━━━ Records to use
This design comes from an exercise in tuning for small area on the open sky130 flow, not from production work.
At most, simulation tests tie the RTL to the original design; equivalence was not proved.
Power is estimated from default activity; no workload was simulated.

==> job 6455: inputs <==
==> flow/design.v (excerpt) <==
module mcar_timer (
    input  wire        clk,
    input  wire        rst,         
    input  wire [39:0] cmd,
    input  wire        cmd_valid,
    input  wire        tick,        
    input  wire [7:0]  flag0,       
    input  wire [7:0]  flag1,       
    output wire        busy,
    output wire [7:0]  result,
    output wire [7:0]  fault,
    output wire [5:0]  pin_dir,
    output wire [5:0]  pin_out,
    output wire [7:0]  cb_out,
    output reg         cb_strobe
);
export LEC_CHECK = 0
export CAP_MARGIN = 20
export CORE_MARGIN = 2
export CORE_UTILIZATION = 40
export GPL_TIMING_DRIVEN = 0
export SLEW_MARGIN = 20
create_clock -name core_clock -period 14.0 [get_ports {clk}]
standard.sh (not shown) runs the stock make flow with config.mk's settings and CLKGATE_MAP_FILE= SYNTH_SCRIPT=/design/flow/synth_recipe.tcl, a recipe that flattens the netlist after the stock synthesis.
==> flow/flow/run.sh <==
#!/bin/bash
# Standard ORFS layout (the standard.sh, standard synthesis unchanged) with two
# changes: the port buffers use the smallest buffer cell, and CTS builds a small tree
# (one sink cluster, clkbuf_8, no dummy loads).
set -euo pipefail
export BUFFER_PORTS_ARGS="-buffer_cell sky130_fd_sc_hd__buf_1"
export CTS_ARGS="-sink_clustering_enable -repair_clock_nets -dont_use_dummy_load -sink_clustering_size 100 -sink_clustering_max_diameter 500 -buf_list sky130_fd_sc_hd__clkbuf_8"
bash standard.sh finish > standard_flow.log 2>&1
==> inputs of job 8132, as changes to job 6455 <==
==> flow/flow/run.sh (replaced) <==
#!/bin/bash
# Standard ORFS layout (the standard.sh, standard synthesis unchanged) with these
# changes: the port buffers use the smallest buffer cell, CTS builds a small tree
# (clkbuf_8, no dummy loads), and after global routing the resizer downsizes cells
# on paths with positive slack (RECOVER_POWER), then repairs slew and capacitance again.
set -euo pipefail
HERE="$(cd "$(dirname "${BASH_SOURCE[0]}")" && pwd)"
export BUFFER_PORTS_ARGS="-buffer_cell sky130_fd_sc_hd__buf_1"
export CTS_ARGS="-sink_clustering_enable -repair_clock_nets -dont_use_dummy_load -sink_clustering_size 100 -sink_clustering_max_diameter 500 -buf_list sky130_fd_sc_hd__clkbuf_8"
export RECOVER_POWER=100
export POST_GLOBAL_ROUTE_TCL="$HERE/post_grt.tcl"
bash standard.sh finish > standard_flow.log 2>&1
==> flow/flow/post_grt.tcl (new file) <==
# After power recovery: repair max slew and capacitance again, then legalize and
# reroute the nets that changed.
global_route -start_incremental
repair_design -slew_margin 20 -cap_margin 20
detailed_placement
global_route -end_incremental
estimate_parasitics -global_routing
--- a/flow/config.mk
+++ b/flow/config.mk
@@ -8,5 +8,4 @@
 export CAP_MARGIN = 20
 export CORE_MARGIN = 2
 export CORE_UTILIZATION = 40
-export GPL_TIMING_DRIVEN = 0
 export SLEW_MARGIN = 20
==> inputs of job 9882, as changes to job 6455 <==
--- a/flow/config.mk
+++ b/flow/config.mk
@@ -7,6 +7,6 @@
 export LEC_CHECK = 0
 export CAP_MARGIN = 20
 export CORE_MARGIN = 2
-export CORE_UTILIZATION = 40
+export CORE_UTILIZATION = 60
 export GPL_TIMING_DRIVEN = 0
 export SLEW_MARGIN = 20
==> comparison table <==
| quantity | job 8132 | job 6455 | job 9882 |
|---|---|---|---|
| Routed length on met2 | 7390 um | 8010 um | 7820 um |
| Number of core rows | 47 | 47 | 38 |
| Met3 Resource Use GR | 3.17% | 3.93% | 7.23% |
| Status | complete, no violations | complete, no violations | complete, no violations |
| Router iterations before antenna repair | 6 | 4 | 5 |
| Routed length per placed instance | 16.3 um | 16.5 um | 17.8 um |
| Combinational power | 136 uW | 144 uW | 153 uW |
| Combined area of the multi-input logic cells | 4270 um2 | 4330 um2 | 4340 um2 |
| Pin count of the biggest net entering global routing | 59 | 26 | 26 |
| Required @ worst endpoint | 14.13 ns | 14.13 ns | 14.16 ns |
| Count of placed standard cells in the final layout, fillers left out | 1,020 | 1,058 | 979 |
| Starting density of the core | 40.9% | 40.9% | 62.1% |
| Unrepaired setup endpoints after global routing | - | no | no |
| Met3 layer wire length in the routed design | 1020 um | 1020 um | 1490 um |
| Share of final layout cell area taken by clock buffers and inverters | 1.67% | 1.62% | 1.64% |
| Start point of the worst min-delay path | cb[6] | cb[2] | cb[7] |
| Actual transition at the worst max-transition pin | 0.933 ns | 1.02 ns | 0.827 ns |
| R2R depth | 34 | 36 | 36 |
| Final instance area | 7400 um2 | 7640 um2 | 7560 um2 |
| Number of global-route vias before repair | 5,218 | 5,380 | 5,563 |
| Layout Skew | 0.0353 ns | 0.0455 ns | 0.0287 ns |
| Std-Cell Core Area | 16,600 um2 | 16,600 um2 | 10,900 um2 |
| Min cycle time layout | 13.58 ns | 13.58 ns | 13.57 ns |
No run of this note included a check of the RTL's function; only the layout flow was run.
━━━━━━
━━━ Records to use
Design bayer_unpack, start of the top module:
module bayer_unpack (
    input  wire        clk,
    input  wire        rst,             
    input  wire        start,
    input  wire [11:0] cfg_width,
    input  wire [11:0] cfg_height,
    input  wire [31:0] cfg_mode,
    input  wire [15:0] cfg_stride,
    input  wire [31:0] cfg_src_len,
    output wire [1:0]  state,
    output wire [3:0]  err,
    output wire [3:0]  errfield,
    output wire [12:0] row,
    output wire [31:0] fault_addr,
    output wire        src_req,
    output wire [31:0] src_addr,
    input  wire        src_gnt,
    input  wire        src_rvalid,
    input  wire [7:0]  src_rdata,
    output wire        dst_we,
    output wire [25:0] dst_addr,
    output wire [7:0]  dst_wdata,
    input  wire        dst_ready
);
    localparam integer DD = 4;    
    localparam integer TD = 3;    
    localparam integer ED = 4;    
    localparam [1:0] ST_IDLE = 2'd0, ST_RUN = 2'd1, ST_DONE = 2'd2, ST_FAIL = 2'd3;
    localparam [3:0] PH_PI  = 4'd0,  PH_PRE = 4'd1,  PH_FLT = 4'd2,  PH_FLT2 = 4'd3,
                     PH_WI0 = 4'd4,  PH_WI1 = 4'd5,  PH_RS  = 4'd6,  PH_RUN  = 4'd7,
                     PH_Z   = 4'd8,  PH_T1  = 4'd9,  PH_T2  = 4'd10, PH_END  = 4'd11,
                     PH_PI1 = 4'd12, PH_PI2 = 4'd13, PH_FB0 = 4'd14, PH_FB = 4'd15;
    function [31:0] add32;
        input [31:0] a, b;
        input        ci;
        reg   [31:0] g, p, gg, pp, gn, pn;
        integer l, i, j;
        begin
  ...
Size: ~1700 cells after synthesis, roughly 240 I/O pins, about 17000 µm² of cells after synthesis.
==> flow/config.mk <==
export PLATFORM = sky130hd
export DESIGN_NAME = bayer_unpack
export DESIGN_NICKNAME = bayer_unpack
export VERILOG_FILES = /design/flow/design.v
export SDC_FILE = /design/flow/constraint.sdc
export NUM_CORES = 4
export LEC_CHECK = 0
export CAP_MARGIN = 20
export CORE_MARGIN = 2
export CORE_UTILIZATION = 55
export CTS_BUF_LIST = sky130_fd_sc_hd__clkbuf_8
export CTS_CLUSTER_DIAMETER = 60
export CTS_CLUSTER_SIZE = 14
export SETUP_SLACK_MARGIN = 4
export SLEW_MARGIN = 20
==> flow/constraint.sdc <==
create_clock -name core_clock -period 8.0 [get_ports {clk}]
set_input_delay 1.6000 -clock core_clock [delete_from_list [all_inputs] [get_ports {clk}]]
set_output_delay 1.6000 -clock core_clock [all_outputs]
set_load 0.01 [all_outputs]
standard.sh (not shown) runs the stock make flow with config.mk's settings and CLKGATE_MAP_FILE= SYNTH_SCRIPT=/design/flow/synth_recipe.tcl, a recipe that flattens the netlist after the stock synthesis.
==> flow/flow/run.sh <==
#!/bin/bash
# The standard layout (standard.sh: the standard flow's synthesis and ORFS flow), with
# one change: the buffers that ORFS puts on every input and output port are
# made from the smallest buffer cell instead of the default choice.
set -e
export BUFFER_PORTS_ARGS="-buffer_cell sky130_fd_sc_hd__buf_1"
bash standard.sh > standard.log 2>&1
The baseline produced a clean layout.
━━━━━━
━━━ Records to use
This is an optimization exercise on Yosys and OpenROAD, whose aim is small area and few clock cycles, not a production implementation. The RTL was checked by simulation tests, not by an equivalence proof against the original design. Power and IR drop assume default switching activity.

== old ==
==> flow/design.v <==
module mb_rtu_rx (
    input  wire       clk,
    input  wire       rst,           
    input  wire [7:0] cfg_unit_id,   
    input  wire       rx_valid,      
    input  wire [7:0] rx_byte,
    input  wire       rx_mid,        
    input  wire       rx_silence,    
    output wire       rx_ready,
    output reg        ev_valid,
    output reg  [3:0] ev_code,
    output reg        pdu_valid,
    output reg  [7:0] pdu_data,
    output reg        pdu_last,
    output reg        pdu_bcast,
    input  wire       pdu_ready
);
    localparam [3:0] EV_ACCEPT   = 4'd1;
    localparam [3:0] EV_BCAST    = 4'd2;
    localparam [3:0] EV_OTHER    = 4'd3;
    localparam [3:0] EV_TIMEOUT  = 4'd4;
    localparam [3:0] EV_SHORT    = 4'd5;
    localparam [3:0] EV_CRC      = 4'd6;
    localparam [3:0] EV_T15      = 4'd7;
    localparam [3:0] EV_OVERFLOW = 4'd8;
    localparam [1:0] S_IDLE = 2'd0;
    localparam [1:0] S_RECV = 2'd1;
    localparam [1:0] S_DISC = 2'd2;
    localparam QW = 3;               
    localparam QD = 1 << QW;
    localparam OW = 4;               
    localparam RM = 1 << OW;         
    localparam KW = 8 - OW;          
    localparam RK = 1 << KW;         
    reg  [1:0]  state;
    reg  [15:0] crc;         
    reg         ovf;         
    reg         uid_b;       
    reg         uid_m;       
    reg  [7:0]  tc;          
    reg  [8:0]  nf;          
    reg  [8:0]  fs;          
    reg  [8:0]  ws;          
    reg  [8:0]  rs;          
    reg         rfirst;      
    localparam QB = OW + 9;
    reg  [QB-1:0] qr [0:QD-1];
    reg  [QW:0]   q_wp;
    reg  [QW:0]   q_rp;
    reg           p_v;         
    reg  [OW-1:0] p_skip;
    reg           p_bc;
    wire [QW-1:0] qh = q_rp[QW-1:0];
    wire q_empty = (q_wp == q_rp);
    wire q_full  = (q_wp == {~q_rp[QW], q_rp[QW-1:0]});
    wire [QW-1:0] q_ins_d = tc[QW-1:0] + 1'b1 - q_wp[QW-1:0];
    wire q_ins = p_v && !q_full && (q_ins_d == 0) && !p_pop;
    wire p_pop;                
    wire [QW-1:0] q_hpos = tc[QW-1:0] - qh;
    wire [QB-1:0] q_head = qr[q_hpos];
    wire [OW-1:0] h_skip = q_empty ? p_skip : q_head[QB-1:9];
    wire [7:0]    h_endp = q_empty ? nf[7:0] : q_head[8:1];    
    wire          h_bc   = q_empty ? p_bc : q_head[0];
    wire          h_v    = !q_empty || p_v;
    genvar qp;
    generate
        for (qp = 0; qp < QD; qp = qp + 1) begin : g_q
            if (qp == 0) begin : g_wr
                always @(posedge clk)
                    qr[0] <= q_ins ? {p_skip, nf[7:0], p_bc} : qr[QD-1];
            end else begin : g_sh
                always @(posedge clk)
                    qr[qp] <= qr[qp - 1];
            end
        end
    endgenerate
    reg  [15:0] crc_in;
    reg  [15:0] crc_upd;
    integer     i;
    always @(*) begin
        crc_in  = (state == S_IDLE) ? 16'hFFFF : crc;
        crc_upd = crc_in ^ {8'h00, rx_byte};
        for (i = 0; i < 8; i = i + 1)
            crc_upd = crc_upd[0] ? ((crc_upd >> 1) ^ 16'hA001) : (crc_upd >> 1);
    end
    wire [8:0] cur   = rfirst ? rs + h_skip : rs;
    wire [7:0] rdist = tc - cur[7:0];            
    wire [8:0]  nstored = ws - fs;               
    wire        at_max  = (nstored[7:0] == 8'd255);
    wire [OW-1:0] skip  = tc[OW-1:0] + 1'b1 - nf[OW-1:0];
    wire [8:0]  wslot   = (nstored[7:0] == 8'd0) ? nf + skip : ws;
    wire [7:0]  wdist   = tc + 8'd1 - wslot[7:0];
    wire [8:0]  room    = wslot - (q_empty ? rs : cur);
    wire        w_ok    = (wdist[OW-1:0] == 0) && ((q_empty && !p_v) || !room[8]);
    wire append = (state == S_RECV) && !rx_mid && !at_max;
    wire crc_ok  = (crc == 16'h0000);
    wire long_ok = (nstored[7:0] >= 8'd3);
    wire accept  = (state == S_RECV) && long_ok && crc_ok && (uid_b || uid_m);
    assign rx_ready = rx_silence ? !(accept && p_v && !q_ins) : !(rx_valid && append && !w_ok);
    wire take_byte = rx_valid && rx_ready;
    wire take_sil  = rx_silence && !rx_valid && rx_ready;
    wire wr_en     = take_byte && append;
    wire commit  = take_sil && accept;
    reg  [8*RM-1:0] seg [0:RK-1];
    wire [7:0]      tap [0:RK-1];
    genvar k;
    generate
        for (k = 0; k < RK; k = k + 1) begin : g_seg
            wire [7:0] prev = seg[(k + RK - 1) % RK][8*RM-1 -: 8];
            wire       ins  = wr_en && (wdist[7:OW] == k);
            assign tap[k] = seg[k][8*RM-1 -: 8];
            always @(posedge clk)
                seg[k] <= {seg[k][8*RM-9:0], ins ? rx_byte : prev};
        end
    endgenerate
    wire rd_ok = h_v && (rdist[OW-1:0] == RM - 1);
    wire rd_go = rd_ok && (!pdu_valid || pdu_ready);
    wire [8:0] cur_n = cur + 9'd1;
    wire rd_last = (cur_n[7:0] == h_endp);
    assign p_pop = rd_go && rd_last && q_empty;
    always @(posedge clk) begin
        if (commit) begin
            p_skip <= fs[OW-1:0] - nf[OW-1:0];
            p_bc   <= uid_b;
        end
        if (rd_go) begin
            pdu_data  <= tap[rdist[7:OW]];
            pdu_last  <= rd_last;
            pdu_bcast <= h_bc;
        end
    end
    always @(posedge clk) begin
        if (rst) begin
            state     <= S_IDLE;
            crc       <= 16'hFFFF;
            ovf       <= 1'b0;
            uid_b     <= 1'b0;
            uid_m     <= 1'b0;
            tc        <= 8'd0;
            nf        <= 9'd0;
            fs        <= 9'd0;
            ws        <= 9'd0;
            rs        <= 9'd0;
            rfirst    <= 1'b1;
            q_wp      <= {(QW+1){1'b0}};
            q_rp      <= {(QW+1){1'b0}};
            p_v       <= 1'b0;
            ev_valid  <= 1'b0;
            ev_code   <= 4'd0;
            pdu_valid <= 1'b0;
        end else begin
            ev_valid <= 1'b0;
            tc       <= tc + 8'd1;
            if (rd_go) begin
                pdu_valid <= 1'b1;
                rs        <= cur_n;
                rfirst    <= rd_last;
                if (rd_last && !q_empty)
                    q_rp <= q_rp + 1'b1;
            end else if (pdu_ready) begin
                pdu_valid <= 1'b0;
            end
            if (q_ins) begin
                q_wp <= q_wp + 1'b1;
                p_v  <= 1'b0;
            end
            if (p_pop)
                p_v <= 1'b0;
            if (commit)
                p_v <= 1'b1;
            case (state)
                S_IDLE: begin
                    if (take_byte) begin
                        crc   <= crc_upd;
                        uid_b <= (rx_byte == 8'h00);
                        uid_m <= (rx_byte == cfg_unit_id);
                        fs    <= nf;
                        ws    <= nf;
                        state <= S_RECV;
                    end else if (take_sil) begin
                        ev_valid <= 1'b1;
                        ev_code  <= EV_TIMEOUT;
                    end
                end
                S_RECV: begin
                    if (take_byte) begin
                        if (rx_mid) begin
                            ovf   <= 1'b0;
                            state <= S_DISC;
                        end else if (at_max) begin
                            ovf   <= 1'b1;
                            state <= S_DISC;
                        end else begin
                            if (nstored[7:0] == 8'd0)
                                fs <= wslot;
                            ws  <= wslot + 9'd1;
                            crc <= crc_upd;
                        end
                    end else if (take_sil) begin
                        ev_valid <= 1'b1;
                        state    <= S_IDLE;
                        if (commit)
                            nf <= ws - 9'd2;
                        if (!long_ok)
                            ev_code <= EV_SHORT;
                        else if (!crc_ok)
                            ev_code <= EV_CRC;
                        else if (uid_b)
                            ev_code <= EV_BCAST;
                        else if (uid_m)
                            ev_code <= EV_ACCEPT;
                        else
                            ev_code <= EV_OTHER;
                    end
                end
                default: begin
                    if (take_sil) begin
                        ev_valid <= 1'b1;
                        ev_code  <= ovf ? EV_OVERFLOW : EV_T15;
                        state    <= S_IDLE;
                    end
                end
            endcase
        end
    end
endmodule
━━━━━━
- **Work required**
Set down precisely the lines above between the line holding "input [31:0] a, b;" and the line holding "create_clock -name core_clock -period 8.0", inclusive, and nothing beyond them.

- **Answer to this task**
        input [31:0] a, b;
        input        ci;
        reg   [31:0] g, p, gg, pp, gn, pn;
        integer l, i, j;
        begin
  ...
Size: ~1700 cells after synthesis, roughly 240 I/O pins, about 17000 µm² of cells after synthesis.
==> flow/config.mk <==
export PLATFORM = sky130hd
export DESIGN_NAME = bayer_unpack
export DESIGN_NICKNAME = bayer_unpack
export VERILOG_FILES = /design/flow/design.v
export SDC_FILE = /design/flow/constraint.sdc
export NUM_CORES = 4
export LEC_CHECK = 0
export CAP_MARGIN = 20
export CORE_MARGIN = 2
export CORE_UTILIZATION = 55
export CTS_BUF_LIST = sky130_fd_sc_hd__clkbuf_8
export CTS_CLUSTER_DIAMETER = 60
export CTS_CLUSTER_SIZE = 14
export SETUP_SLACK_MARGIN = 4
export SLEW_MARGIN = 20
==> flow/constraint.sdc <==
create_clock -name core_clock -period 8.0 [get_ports {clk}]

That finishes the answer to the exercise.